One of Gabriel Ferrater’s ideas, that a poem should have the same common sense as a business letter, worked for some poets, among them Ferrater himself, but for me seemed sterile. My idea of what a poem could be wasn’t able to get past the comparison with a business letter. The protopoem dried up before even having a chance to become a poem.
A reflection of José Ángel Valente, that “all poetic acts consist, consciously or not, in an effort to perforate the infinite tunnel of remembrances, to drag them from or toward their origin,” paralyzed me, creating in my imagination a barrier of responsibility I couldn’t overcome.
I was unable in any way to assimilate the debates about clarity and obscurity, which in another sense have spanned the history of Spanish poetry like a reproach, because clarity and obscurity, as general objectives, formed no part of my early concerns. It was each poem that created its space of light and shadows.
The reading of Ungaretti’s poems and his essays and declarations about the nature of poetry helped me observe with a certain perspective this intersection of slogans in order to construct for myself a dialogue with different ways of understanding poetry, and most of all, to formulate my own questions around it. Ungaretti’s conception of his own work as that of someone who has reflected deeply on poetic rhetoric, but whose major concern was to find a mode of expression that would correspond entirely with his life as a man, which is what he says at the beginning of Ragioni di una poesia, helped me understand that the task is solitary and must work, as Ungaretti also said to reaffirm, “the integrity, autonomy and dignity of the individual.”
Fragmento—6
En uno de los poemas de mi libro Querido silencio, “Dejar la poesía”, enumeré motivos posibles para el silencio definitivo, el silencio de no escribir. Mientras lo escribía me iba dando cuenta de que todos esos motivos eran reversibles y que también podían servir para no dejar la poesía. Por otro lado, me atrajo la contradicción que supone tratar el tema de dejar la poesía precisamente escribiendo un poema.

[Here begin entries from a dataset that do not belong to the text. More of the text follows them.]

===== config.mk =====
export PLATFORM = sky130hd
export DESIGN_NAME = i2c_slave_command_buffer
export DESIGN_NICKNAME = d
export VERILOG_FILES = /design/src/rtl/core/icb_pkg.sv /design/src/rtl/core/i2c_slave_command_buffer.sv /design/src/rtl/core/icb_ctrl.sv /design/src/rtl/core/icb_datapath.sv
export SDC_FILE = /design/constraint.sdc
export NUM_CORES = 1
export LEC_CHECK = 0
export BUFFER_PORTS_ARGS = -buffer_cell sky130_fd_sc_hd__buf_2
export CORE_MARGIN = 2
export CORE_UTILIZATION = 45
export DETAILED_ROUTE_END_ITERATION = 6
export GPL_ROUTABILITY_DRIVEN = 0
export SLEW_MARGIN = 20
export SYNTH_ARGS = -nofsm -noshare
export SYNTH_HDL_FRONTEND = slang
export SYNTH_HIERARCHICAL = 1
export SYNTH_SLANG_ARGS = --single-unit

===== constraint.sdc =====
create_clock -name clk_i -period 4.7 [get_ports clk_i]
set_clock_uncertainty 0.1 [all_clocks]
set_input_delay 0.705 -clock clk_i [delete_from_list [all_inputs] [get_ports clk_i]]
set_output_delay 0.705 -clock clk_i [all_outputs]
set_load 0.01 [all_outputs]

===== src/rtl/core/icb_pkg.sv =====
// ----------------------------------------------------------------------------
// I2C slave command buffer package
// Shared types and constants for the command buffer controller and datapath.
// ----------------------------------------------------------------------------
package icb_pkg;

  typedef enum logic [2:0] {
    MODE_ADDR    = 3'd0,
    MODE_RX      = 3'd1,
    MODE_TX      = 3'd2,
    MODE_DESEL   = 3'd3,
    MODE_SERVICE = 3'd4
  } icb_mode_e;

  typedef enum logic {
    CTRL_IDLE = 1'b0,
    CTRL_EXEC = 1'b1
  } icb_state_e;

  typedef struct packed {
    logic capture;
    logic commit;
  } icb_cmd_t;

  localparam int unsigned LimitWidth  = 5;
  localparam int unsigned ChannelByte = 1;
  localparam int unsigned BusyByte    = 7;
  localparam int unsigned ReadyByte   = 8;

  localparam logic [LimitWidth-1:0] LimitReset = 5'd9;

endpackage


===== src/rtl/core/i2c_slave_command_buffer.sv =====
// ----------------------------------------------------------------------------
// I2C slave command buffer
// Event layer of an I2C slave with an auto-incrementing byte command buffer.
//
// Each input transfer carries one bus event or firmware handshake, selected
// by mode_i, and produces exactly one output transfer. Both channels use
// valid and stall: a transfer completes when valid is high and stall is low.
// An event is taken in the idle state, which issues the buffer read, and
// executed in the execute state once the output register is free, so an
// output stall can hold it there; its result is registered on execution
// and then shown with valid until taken. The block holds one event at a
// time and takes no new event until the current one has executed.
// A result that waits under output stall does not block acceptance of the
// next event, which then waits in execution until the result is taken.
// The buffer limit is written through the configuration channel, which is
// always ready. Reset clears the pointer, counters, flags and the written
// flags of the buffer, and sets the limit to nine; no clearing pass is needed.
// ----------------------------------------------------------------------------
module i2c_slave_command_buffer
  import icb_pkg::*;
#(
  parameter int unsigned BUF_DEPTH = 16
) (
  input  logic                  clk_i,
  input  logic                  rst_ni,
  input  logic                  cfg_valid_i,
  output logic                  cfg_ready_o,
  input  logic [LimitWidth-1:0] cfg_data_i,
  input  logic                  in_valid_i,
  output logic                  in_stall_o,
  input  logic [2:0]            mode_i,
  input  logic [7:0]            data_in_i,
  output logic                  out_valid_o,
  input  logic                  out_stall_i,
  output logic [7:0]            tx_data_o,
  output logic [7:0]            byte_count_o,
  output logic [31:0]           transaction_count_o,
  output logic                  got_data_o,
  output logic                  sent_data_o,
  output logic                  service_pending_o,
  output logic [3:0]            mux_channel_o,
  output logic                  mux_update_o
);

  icb_cmd_t cmd;

  assign cfg_ready_o = 1'b1;

  icb_ctrl u_ctrl (
    .clk_i       (clk_i),
    .rst_ni      (rst_ni),
    .in_valid_i  (in_valid_i),
    .in_stall_o  (in_stall_o),
    .out_valid_o (out_valid_o),
    .out_stall_i (out_stall_i),
    .cmd_o       (cmd)
  );

  icb_datapath #(
    .BUF_DEPTH (BUF_DEPTH)
  ) u_datapath (
    .clk_i               (clk_i),
    .rst_ni              (rst_ni),
    .cmd_i               (cmd),
    .cfg_we_i            (cfg_valid_i && cfg_ready_o),
    .cfg_data_i          (cfg_data_i),
    .mode_i              (mode_i),
    .data_in_i           (data_in_i),
    .tx_data_o           (tx_data_o),
    .byte_count_o        (byte_count_o),
    .transaction_count_o (transaction_count_o),
    .got_data_o          (got_data_o),
    .sent_data_o         (sent_data_o),
    .service_pending_o   (service_pending_o),
    .mux_channel_o       (mux_channel_o),
    .mux_update_o        (mux_update_o)
  );

endmodule


===== src/rtl/core/icb_ctrl.sv =====
// ----------------------------------------------------------------------------
// I2C slave command buffer controller
// Sequences one event at a time and manages the output register handshake.
// ----------------------------------------------------------------------------
module icb_ctrl
  import icb_pkg::*;
(
  input  logic     clk_i,
  input  logic     rst_ni,
  input  logic     in_valid_i,
  output logic     in_stall_o,
  output logic     out_valid_o,
  input  logic     out_stall_i,
  output icb_cmd_t cmd_o
);

  icb_state_e state_q, state_d;
  logic       out_valid_q, out_valid_d;
  logic       out_free;

  always_ff @(posedge clk_i or negedge rst_ni) begin
    if (!rst_ni) begin
      state_q     <= CTRL_IDLE;
      out_valid_q <= 1'b0;
    end else begin
      state_q     <= state_d;
      out_valid_q <= out_valid_d;
    end
  end

  always_comb begin
    out_free    = !out_valid_q || !out_stall_i;
    state_d     = state_q;
    cmd_o       = '0;
    in_stall_o  = 1'b1;
    out_valid_d = out_valid_q && out_stall_i;
    unique case (state_q)
      CTRL_IDLE: begin
        in_stall_o = 1'b0;
        if (in_valid_i) begin
          cmd_o.capture = 1'b1;
          state_d       = CTRL_EXEC;
        end
      end
      CTRL_EXEC: begin
        if (out_free) begin
          cmd_o.commit = 1'b1;
          out_valid_d  = 1'b1;
          state_d      = CTRL_IDLE;
        end
      end
      default: state_d = CTRL_IDLE;
    endcase
  end

  assign out_valid_o = out_valid_q;

endmodule


===== src/rtl/core/icb_datapath.sv =====
// ----------------------------------------------------------------------------
// I2C slave command buffer datapath
// Holds the byte buffer, pointer, counters, flags and the result register.
// ----------------------------------------------------------------------------
module icb_datapath
  import icb_pkg::*;
#(
  parameter int unsigned BUF_DEPTH = 16
) (
  input  logic                  clk_i,
  input  logic                  rst_ni,
  input  icb_cmd_t              cmd_i,
  input  logic                  cfg_we_i,
  input  logic [LimitWidth-1:0] cfg_data_i,
  input  logic [2:0]            mode_i,
  input  logic [7:0]            data_in_i,
  output logic [7:0]            tx_data_o,
  output logic [7:0]            byte_count_o,
  output logic [31:0]           transaction_count_o,
  output logic                  got_data_o,
  output logic                  sent_data_o,
  output logic                  service_pending_o,
  output logic [3:0]            mux_channel_o,
  output logic                  mux_update_o
);

  localparam int unsigned IdxWidth = $clog2(BUF_DEPTH);
  localparam int unsigned CmpWidth =
      ($clog2(BUF_DEPTH + 1) > LimitWidth) ? $clog2(BUF_DEPTH + 1) : LimitWidth;

  logic [7:0]            mem [BUF_DEPTH];
  logic [BUF_DEPTH-1:0]  written_q;
  logic [7:0]            rd_data_q;
  logic                  rd_written_q;
  logic [2:0]            mode_q;
  logic [7:0]            data_q;

  logic [LimitWidth-1:0] limit_q;
  logic [LimitWidth-1:0] ptr_q, ptr_d;
  logic [7:0]            run_cnt_q, run_cnt_d;
  logic                  rx_seen_q, rx_seen_d;
  logic                  tx_seen_q, tx_seen_d;
  logic [7:0]            lat_cnt_q, lat_cnt_d;
  logic [31:0]           txn_cnt_q, txn_cnt_d;
  logic                  lat_rx_q, lat_rx_d;
  logic                  lat_tx_q, lat_tx_d;
  logic                  pending_q, pending_d;
  logic [3:0]            chan_q, chan_d;
  logic [3:0]            chan_src_q, chan_src_d;
  logic [7:0]            busy_q, busy_d;
  logic [7:0]            ready_q, ready_d;
  logic [7:0]            tx_data_q, tx_data_d;
  logic                  upd_q, upd_d;

  logic [CmpWidth-1:0]   ptr_ext;
  logic [IdxWidth-1:0]   addr;
  logic                  in_range;
  logic                  mem_we;
  logic [7:0]            sat_cnt;

  assign ptr_ext  = CmpWidth'(ptr_q);
  assign addr     = ptr_ext[IdxWidth-1:0];
  assign in_range = (ptr_q < limit_q) && (ptr_ext < CmpWidth'(BUF_DEPTH));
  assign sat_cnt  = (run_cnt_q == 8'hFF) ? run_cnt_q : run_cnt_q + 8'd1;

  always_ff @(posedge clk_i) begin
    if (mem_we) begin
      mem[addr] <= data_q;
    end
  end

  always_ff @(posedge clk_i) begin
    if (cmd_i.capture) begin
      rd_data_q    <= mem[addr];
      rd_written_q <= written_q[addr];
      mode_q       <= mode_i;
      data_q       <= data_in_i;
    end
  end

  always_ff @(posedge clk_i) begin
    if (cmd_i.commit) begin
      tx_data_q <= tx_data_d;
    end
  end

  always_comb begin
    ptr_d      = ptr_q;
    run_cnt_d  = run_cnt_q;
    rx_seen_d  = rx_seen_q;
    tx_seen_d  = tx_seen_q;
    lat_cnt_d  = lat_cnt_q;
    txn_cnt_d  = txn_cnt_q;
    lat_rx_d   = lat_rx_q;
    lat_tx_d   = lat_tx_q;
    pending_d  = pending_q;
    chan_d     = chan_q;
    chan_src_d = chan_src_q;
    busy_d     = busy_q;
    ready_d    = ready_q;
    tx_data_d  = 8'h00;
    upd_d      = 1'b0;
    mem_we     = 1'b0;
    unique case (mode_q)
      MODE_ADDR: begin
        ptr_d     = '0;
        run_cnt_d = '0;
        rx_seen_d = 1'b0;
        tx_seen_d = 1'b0;
      end
      MODE_RX: begin
        if (in_range) begin
          mem_we = cmd_i.commit;
          ptr_d  = ptr_q + LimitWidth'(1);
          if (ptr_ext == CmpWidth'(ChannelByte)) begin
            chan_src_d = data_q[3:0];
          end
          if (ptr_ext == CmpWidth'(BusyByte)) begin
            busy_d = data_q;
          end
          if (ptr_ext == CmpWidth'(ReadyByte)) begin
            ready_d = data_q;
          end
        end
        run_cnt_d = sat_cnt;
        rx_seen_d = 1'b1;
      end
      MODE_TX: begin
        if (in_range) begin
          ptr_d = ptr_q + LimitWidth'(1);
          if (ptr_ext == CmpWidth'(BusyByte)) begin
            tx_data_d = busy_q;
          end else if (ptr_ext == CmpWidth'(ReadyByte)) begin
            tx_data_d = ready_q;
          end else begin
            tx_data_d = rd_written_q ? rd_data_q : 8'h00;
          end
        end else begin
          tx_data_d = 8'hFF;
        end
        run_cnt_d = sat_cnt;
        tx_seen_d = 1'b1;
      end
      MODE_DESEL: begin
        lat_cnt_d = run_cnt_q;
        txn_cnt_d = txn_cnt_q + 32'd1;
        lat_rx_d  = rx_seen_q;
        lat_tx_d  = tx_seen_q;
        pending_d = rx_seen_q;
        if (rx_seen_q) begin
          busy_d  = 8'd1;
          ready_d = 8'd0;
        end
      end
      MODE_SERVICE: begin
        if (pending_q) begin
          chan_d    = chan_src_q;
          upd_d     = 1'b1;
          pending_d = 1'b0;
          busy_d    = 8'd0;
          ready_d   = 8'd1;
        end
      end
      default: ;
    endcase
  end

  always_ff @(posedge clk_i or negedge rst_ni) begin
    if (!rst_ni) begin
      limit_q <= LimitReset;
    end else if (cfg_we_i) begin
      limit_q <= cfg_data_i;
    end
  end

  always_ff @(posedge clk_i or negedge rst_ni) begin
    if (!rst_ni) begin
      written_q  <= '0;
      ptr_q      <= '0;
      run_cnt_q  <= '0;
      rx_seen_q  <= 1'b0;
      tx_seen_q  <= 1'b0;
      lat_cnt_q  <= '0;
      txn_cnt_q  <= '0;
      lat_rx_q   <= 1'b0;
      lat_tx_q   <= 1'b0;
      pending_q  <= 1'b0;
      chan_q     <= '0;
      chan_src_q <= '0;
      busy_q     <= '0;
      ready_q    <= '0;
      upd_q      <= 1'b0;
    end else if (cmd_i.commit) begin
      if (mem_we) begin
        written_q[addr] <= 1'b1;
      end
      ptr_q      <= ptr_d;
      run_cnt_q  <= run_cnt_d;
      rx_seen_q  <= rx_seen_d;
      tx_seen_q  <= tx_seen_d;
      lat_cnt_q  <= lat_cnt_d;
      txn_cnt_q  <= txn_cnt_d;
      lat_rx_q   <= lat_rx_d;
      lat_tx_q   <= lat_tx_d;
      pending_q  <= pending_d;
      chan_q     <= chan_d;
      chan_src_q <= chan_src_d;
      busy_q     <= busy_d;
      ready_q    <= ready_d;
      upd_q      <= upd_d;
    end
  end

  assign tx_data_o           = tx_data_q;
  assign byte_count_o        = lat_cnt_q;
  assign transaction_count_o = txn_cnt_q;
  assign got_data_o          = lat_rx_q;
  assign sent_data_o         = lat_tx_q;
  assign service_pending_o   = pending_q;
  assign mux_channel_o       = chan_q;
  assign mux_update_o        = upd_q;

endmodule

==> reports/qor.txt <==
Status: finished clean
Global route overflow: 0
# IOs: 80
Hold WS: 0.202 ns
Syn Inst Count: 714
Row cnt: 56
Hold Crit Class: input pin to async pin
Simple-Gate Fraction of Synth Area: 0.0873
Final period utilization: 0.702
Clock Sinks: 262
Die Area: 25400 um2
Area grow syn2layout: 14.5%
Max layer used: met4
Total Routing Usage GR: 0.186
Leak: 4.84 nW
Post-DP HPWL: 15.6 mm
Crit-path slowest cell: dfrtp_1
Synthesized flop and latch total: 262
Max rail drop VDD: 0.266 mV
Syn_nets: 745
Adder-Cell Fraction of Synth Area: 0.0115
Critical R2R Capture: u_datapath/mem[12][2]
Dpl cell area: 11600 um2
Min Tclk post-route: 3.30 ns
Number of flops mapped to enable cells by yosys: 156
CP top delay family: simple AND/OR/NAND/NOR gates
Largest family of logic cells by synthesized area: multiplexers
Largest net degree at the start of global routing: 72
Initial DRT Pass Iterations: 7
Number of hold buffers added after CTS: 0
Synthesized area per cell: 15.2 um2
IO Port Bufs: 78
Critical Path AT: 3.37 ns
Synth unique cells: 61
TritonCTS buffer count: 27
Worst-path clk slew: 0.06 ns
Mean number of vias per cell: 5.61
Share of flip-flops with an asynchronous set or reset: 0.405
CP endpoint kind: register
Layout cells sized above 1: 0.248
Vias in the first global route: 6494
Least-Margin Pin Slew: 0.916 ns
Nets: 829
Number of hold violations in the final report: 0
RSZ-0062 raised after global routing: no
Final instance area: 12400 um2
WL/cell: 20.5 um
CTS root buf: clkbuf_16
Synthesized cell area: 10900 um2
Critical Path RT: 4.77 ns
Residual DRC: 0
Total vias in the final route: 6385
Final slew viol count: 0
Initial cell density of the core: 0.461
# H-tree levels: 1
Inst Count DP: 1088
Final setup TNS: 0 ns
Reg2reg setup slack: 1.40 ns
DIE WIDTH: 159 um
Drt first-iter violations: 586
Global-route wire length before repair: 37.3 mm
Met3 wire length: 1.51 mm
Final WL: 23.3 mm
Pwr per Cell Area: 459 nW/um2
Critical path's largest stage delay: 0.85 ns
CP Class: register to register
Max Fclk: 303 MHz
Fin cells: 1138
Primary FF master, synth: edfxtp_1
Crit path cell chain: ha_1 -> and2_1 -> a21oi_1 -> buf_4 -> nand3_1 -> nor2_1
Slew headroom: 0.390
CTS tree: done
Final setup viols: 0
Antenna Nets Post-Route: 0
Post CTS Setup Buffer Count: 0
R2R depth: 6
Antenna fix cells: 0
CTS Buffer Depth: 3
Xor-xnor portion of the synthesized cell area: 0.0266
Clock Latency Late Sink: 0.54 ns
Multiplexer share of the synthesized area: 0.103
Sequential cell area fraction in the yosys report: 0.676
Reg2Reg Launch Point: u_datapath/ptr_ext[3]
Yosys warns: 6
Critical Path Start Type: register
Core ar.: 23500 um2
Most frequent cells in the layout: 156 x edfxtp_1, 103 x dfrtp_1, 84 x nand2_1
Antenna violations before repair: 0
Max-capacitance violation count: 0
Met2 WL post-DR: 11.2 mm
Most common cell after layout, fill and taps aside: edfxtp_1
Met1 WL: 9.97 mm
Crit-path max FO: 22
Compound-cell area share of the yosys netlist: 0.0741
Worst path bufs/invs: 1
Cts repair resizes: 0
Die Ht: 159 um
==> layout make-up <==
class | count | area, um2
timing repair buffer | 89 | 475
inverter | 14 | 52.6
sequential | 262 | 7340
fill | 1970 | 11100
clock inverter | 12 | 125
clock buffer | 38 | 737
tap | 319 | 399
multi-input combinational | 404 | 3290
==> logic make-up after synthesis <==
family                     after synthesis
DFF                                    262
and+or+nand+nor                        189
AOI/OAI and AO/OA                      117
muxes                                   54
buffers and inverters                   48
xor gates and xnor gates                33
adders and majority gates               10
other                                    1
==> per-layer routing <==
| metal | global-route usage | vias to the layer above |
|---|---|---|
| met4 | 0.0562 | 0 |
| met1 | 0.251 | 3225 |
| li1 | - | 2885 |
| met5 | 0 | - |
| met3 | 0.0370 | 51 |
| met2 | 0.308 | 224 |
==> through the flow <==
stage	utilization	power [mW]	worst slack, ns
after floorplan	-	3.39	1.08
after global placement	0.491	3.68	1.59
after detailed placement	0.491	3.70	1.48
after CTS	0.528	5.77	1.44
after global routing	0.528	5.94	1.22
final	0.528	5.70	1.40
==> power breakdown <==
group	switching [mW]	internal, mW	total, mW	leakage (nW)
registers	0.156	2.61	2.77	2.85
logic	0.461	0.416	0.877	1.58
clock network	0.855	1.21	2.06	0.414
==> sequential cells by signal (all words and copies together) (netlist names), 4 cells and up <==
register                        cells
u_datapath/busy_q                   8
u_datapath/byte_count_o             8
u_datapath/chan_src_q               4
u_datapath/data_q                   8
u_datapath/limit_q                  5
u_datapath/mem                    128
u_datapath/mux_channel_o            4
u_datapath/ptr_ext                  5
u_datapath/rd_data_q                8
u_datapath/ready_q                  8
u_datapath/run_cnt_q                8
u_datapath/transaction_count_o     32
u_datapath/tx_data_o                8
u_datapath/written_q               16
==> worst max-delay path by stage <==
stage / startpoint / to / slack, ns / cells past startpoint
final: u_datapath/ptr_ext[3] / u_datapath/mem[12][2] / 1.40 / 6
after floorplan: out_stall_i / u_datapath/mem[0][0] / 1.08 / 6
after CTS: u_datapath/ptr_ext[3] / u_datapath/mem[12][3] / 1.44 / 6
after global placement: u_datapath/ptr_ext[3] / u_datapath/mem[5][5] / 1.59 / 7
after global routing: u_datapath/ptr_ext[3] / u_datapath/mem[7][3] / 1.22 / 7
after detailed placement: u_datapath/ptr_ext[3] / u_datapath/mem[12][2] / 1.48 / 6
==> synthesized netlist by cell type (2+ instances only) <==
cell type  number  area [um2]
xnor2_1        27         236
mux2_2          9         101
buf_4           5        37.5
a32o_1          8        80.1
a21o_1          4        30.0
nand2_1        84         315
o31ai_1         2        15.0
a21oi_1        20         100
and4_1          5        43.8
nor2b_1         3        18.8
nand4_1        11        68.8
nand2b_1        3        18.8
mux4_2         45        1010
o21bai_1        9        67.6
nor4_4          2        42.5
and2_1          6        37.5
dfstp_2         2        52.6
clkbuf_1       13        48.8
nor3_1          6        30.0
a41oi_1         2        17.5
inv_1          13        48.8
a21boi_0        2        15.0
o22ai_1         2        12.5
a31o_2          7        61.3
xor2_1          6        52.6
nor2_1         28         105
a31o_1          2        17.5
buf_6           2        22.5
and3_1         10        62.6
a211oi_1        2        15.0
dfrtp_1       104        2600
o21ai_1         3        15.0
ha_1           10         125
o2bb2ai_1       4        35.0
nor3_2          2        20.0
o21ai_0        28         140
buf_1           3        11.3
a22o_1          3        26.3
nand3_1        21         105
o211ai_1       10        75.1
edfxtp_1      156        4680
buf_2          11        55.1
Note: power is estimated with default switching activity, not from simulation.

El silencio obra, con respecto a la poesía, como una provocación. Escribir es seguir el impulso de esa provocación, de modo que el silencio, en cierto sentido, ocasiona el poema. El poeta, con respecto a él, se comporta como alguien que pega la oreja a sus tejidos e intenta adivinar qué se cuece al otro lado. El poeta es un oyente.
Fragment—6
In one of the poems in my book Dear Silence, “Leave Poetry,” I listed possible motives for definitive silence, the silence of not writing. While I was writing it I began to realize that all of these reasons were reversible and that they could also serve as reasons not to give up writing poetry. On the other hand, I was attracted by the contradiction involved in addressing the topic of abandoning poetry precisely by writing a poem.
Silence works, with regard to poetry, like a provocation. To write is to follow the impulse of that provocation, so that silence, in a certain sense, causes the poem. And the poet, with respect to silence, behaves like someone pressing his ear to its tissues, trying to guess what is happening on the other side. The poet is a listener.